最近の Fespa トレード ショーで特に驚いたのは、ラベル印刷機が数多く登場し始めたことです。これは、ワイド フォーマット機器を販売しているベンダーの多くがラベル業界にもサービスを提供していることと、多くの印刷サービス プロバイダーがラベル印刷を事業多角化の実現可能な手段と見なしていることが一因です。デジタル ラベル印刷機の第一世代は、ラベル コンバーターに小ロット印刷機能を提供することを目的としたナロー ウェブ マシンでした。しかし、最新のデジタル ラベル ソリューションの多くはこれを超え、今では小ロット パッケージ市場もターゲットにしています。
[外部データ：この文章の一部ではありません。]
## flow/design.v

```verilog
module decode_unit_input_reg
(
    input clk,rstn,flush,
    input input_valid_in,
    input [31:0] inst0_in, inst1_in,
    input known0_in,known1_in,
    input [31:0] pred_record0_in,pred_record1_in,
    input first_inst_jmp_in,
    input [6:0] exception_in,
    input [31:0] badv_in,
    input [31:0] pc_in,
    input [31:0] pc_next_in,
    output reg input_valid_out,
    output reg [31:0] inst0_out, inst1_out,
    output reg known0_out,known1_out,
    output reg [31:0] pred_record0_out,pred_record1_out,
    output reg first_inst_jmp_out,
    output reg [6:0] exception_out,
    output reg [31:0] badv_out,
    output reg [31:0] pc_out,
    output reg [31:0] pc_next_out
);
    always @(posedge clk)
        if(~rstn || flush)begin
            input_valid_out <= 0;
            exception_out <= 0;
        end
        else begin
            input_valid_out <= input_valid_in;
            inst0_out       <= inst0_in;
            inst1_out       <= inst1_in;
            known0_out      <= known0_in;
            known1_out      <= known1_in;
            pred_record0_out<= pred_record0_in;
            pred_record1_out<= pred_record1_in;
            first_inst_jmp_out<=first_inst_jmp_in;
            pc_out          <= pc_in;
            pc_next_out     <= pc_next_in;
            exception_out   <= exception_in;
            badv_out        <= badv_in;
        end
endmodule
```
ナローウェブ印刷に関して、ラベルとパッケージングの主な違いは印刷幅にあります。初期のインクジェットマシンは、古いフレキソラベル印刷機の 240 mm 幅を模倣していました。しかし、今日のデジタルラベル印刷機のほとんどは幅が約 340 mm で、440 mm や 510 mm の幅広のマシンも登場し始めています。これにより、複数のラベルトラックを並べて配置できるため、生産性が向上します。しかし、さらに重要なのは、印刷機が広いほど、より多くのパッケージングアプリケーションを処理できることです。
最も一般的な用途はパウチで、スナックやペットフードから液体石鹸ディスペンサーの詰め替えまで、さまざまな用途に使用できます。パウチは一般的に、スープなどの液体アイテムだけでなく、電子レンジで調理できるご飯などの他の食品のパッケージングとして費用対効果の高い形式と見なされており、家庭用プリンターのインクカートリッジなどの固形アイテムにも使用できます。パンデミックは、デジタル印刷されたパウチの実現可能性を証明しました。なぜなら、消費者の需要の変化に応じてブランドが生産を迅速に切り替えることができるからです。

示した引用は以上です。